## Required action
Filter the entries below, keeping only lines with "IDLE".
---------- Entries supplied
### src/rtl/relay_encode_param_if.sv
// Relay encoder link bundle: demodulated input and mode towards the encoder, pulse and frame status back.
// master drives the bitstream side, slave is the encoder itself.
interface relay_encode_param_if;
  logic       mode;
  logic       data_in;
  logic       data_out;
  logic       comm_active;
  logic       frame_done;
  logic       frame_err;
  logic [7:0] sym_count;

  modport master (
    output mode, data_in,
    input  data_out, comm_active, frame_done, frame_err, sym_count
  );

  modport slave (
    input  mode, data_in,
    output data_out, comm_active, frame_done, frame_err, sym_count
  );
endinterface

### src/rtl/relay_encode_param.sv
// Oversampling relay encoder: frames samples into windows and re-emits A/B half-symbols as timed pulses.
// Latency 1 clk from strobe to symbol-A pulse; no backpressure. RELAY_ENCODE_MAJORITY_EN enables a 3-tap glitch filter.
module relay_encode_param #(
  parameter int DIV_LOG2   = 4,
  parameter int WIN        = 8,
  parameter int HALF_PULSE = 64
) (
  input  logic                 clk,
  input  logic                 reset,
  relay_encode_param_if.slave  bus
);
  localparam int H  = WIN / 2;
  localparam int PW = $clog2(WIN);
  localparam int CW = $clog2(2 * HALF_PULSE + 1);

  localparam logic [DIV_LOG2-1:0] PRE_ONE = 1;
  localparam logic [PW-1:0]       PH_ONE  = 1;
  localparam logic [PW-1:0]       PH_LAST = PW'(WIN - 1);
  localparam logic [CW-1:0]       C_ONE   = 1;
  localparam logic [CW-1:0]       HP      = CW'(HALF_PULSE);
  localparam logic [CW-1:0]       HP_M1   = CW'(HALF_PULSE - 1);

  typedef enum logic {IDLE, ACTIVE} state_t;
  state_t state, state_nxt;

  logic [DIV_LOG2-1:0] presc;
  logic [WIN-1:0]      win, w;
  logic [PW-1:0]       phase, phase_nxt;
  logic                marker, marker_nxt, mk_base;
  logic [7:0]          sym_count, sym_nxt, sym_base;
  logic [CW-1:0]       hi_cnt, hi_nxt, dly_cnt, dly_nxt;
  logic                dout, dout_nxt;
  logic                done_q, done_nxt, err_q, err_nxt;
  logic                strobe, s, start, eval;
  logic                ev_end, ev_mark, ev_a, ev_b, ev_err;

  assign strobe = &presc;

`ifdef RELAY_ENCODE_MAJORITY_EN
  // Two history taps plus the live input form the three-sample vote.
  logic [1:0] hist;
  always_ff @(posedge clk) begin
    if (reset) hist <= '0;
    else       hist <= {hist[0], bus.data_in};
  end
  assign s = ((bus.data_in & hist[0]) | (bus.data_in & hist[1]) | (hist[0] & hist[1])) ^ bus.mode;
`else
  assign s = bus.data_in ^ bus.mode;
`endif

  assign w         = {win[WIN-2:0], s};
  assign phase_nxt = (phase == PH_LAST) ? '0 : phase + PH_ONE;
  assign mk_base   = start ? 1'b0 : marker;
  assign sym_base  = start ? 8'd0 : sym_count;

  always_ff @(posedge clk) begin
    if (reset) state <= IDLE;
    else       state <= state_nxt;
  end

  always_comb begin
    start     = 1'b0;
    eval      = 1'b0;
    ev_end    = 1'b0;
    ev_mark   = 1'b0;
    ev_a      = 1'b0;
    ev_b      = 1'b0;
    ev_err    = 1'b0;
    state_nxt = state;
    case (state)
      IDLE:   if (strobe && (w[WIN-1:WIN-2] == 2'b00) && (&w[H-1:0])) begin
                start = 1'b1;
                eval  = 1'b1;
              end
      ACTIVE: eval = strobe && (phase_nxt == '0);
      default: ;
    endcase
    if (eval) begin
      if (&w) begin
        if (mk_base) ev_end  = 1'b1;
        else         ev_mark = 1'b1;
      end
      else if (&w[H-1:0])   ev_a   = 1'b1;
      else if (&w[WIN-1:H]) ev_b   = 1'b1;
      else                  ev_err = 1'b1;
    end
    if (start)           state_nxt = ACTIVE;
    if (ev_end || ev_err) state_nxt = IDLE;
  end

  always_comb begin
    marker_nxt = mk_base;
    if (ev_mark || ev_a) marker_nxt = 1'b1;
    if (ev_b)            marker_nxt = 1'b0;
    sym_nxt = sym_base;
    if ((ev_a || ev_b) && (sym_base != 8'hFF)) sym_nxt = sym_base + 8'd1;
    done_nxt = ev_end;
    err_nxt  = ev_err;
    hi_nxt   = hi_cnt;
    dly_nxt  = dly_cnt;
    dout_nxt = 1'b0;
    // A new symbol or an abort overrides whatever pulse is running; a frame end does not.
    if (ev_a) begin
      dout_nxt = 1'b1;
      hi_nxt   = HP_M1;
      dly_nxt  = '0;
    end
    else if (ev_b) begin
      hi_nxt  = '0;
      dly_nxt = HP;
    end
    else if (ev_err) begin
      hi_nxt  = '0;
      dly_nxt = '0;
    end
    else if (dly_cnt != '0) begin
      dly_nxt = dly_cnt - C_ONE;
      if (dly_cnt == C_ONE) begin
        dout_nxt = 1'b1;
        hi_nxt   = HP_M1;
      end
    end
    else if (hi_cnt != '0) begin
      hi_nxt   = hi_cnt - C_ONE;
      dout_nxt = 1'b1;
    end
  end

  always_ff @(posedge clk) begin
    if (reset) begin
      presc     <= '0;
      win       <= '0;
      phase     <= '0;
      marker    <= 1'b0;
      sym_count <= 8'd0;
      hi_cnt    <= '0;
      dly_cnt   <= '0;
      dout      <= 1'b0;
      done_q    <= 1'b0;
      err_q     <= 1'b0;
    end
    else begin
      presc <= presc + PRE_ONE;
      if (strobe) begin
        win   <= w;
        phase <= start ? '0 : phase_nxt;
      end
      marker    <= marker_nxt;
      sym_count <= sym_nxt;
      hi_cnt    <= hi_nxt;
      dly_cnt   <= dly_nxt;
      dout      <= dout_nxt;
      done_q    <= done_nxt;
      err_q     <= err_nxt;
    end
  end

  assign bus.data_out    = dout;
  assign bus.comm_active = (state == ACTIVE);
  assign bus.frame_done  = done_q;
  assign bus.frame_err   = err_q;
  assign bus.sym_count   = sym_count;
endmodule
--------------------
## Solution to this problem
  typedef enum logic {IDLE, ACTIVE} state_t;
    if (reset) state <= IDLE;
      IDLE:   if (strobe && (w[WIN-1:WIN-2] == 2'b00) && (&w[H-1:0])) begin
    if (ev_end || ev_err) state_nxt = IDLE;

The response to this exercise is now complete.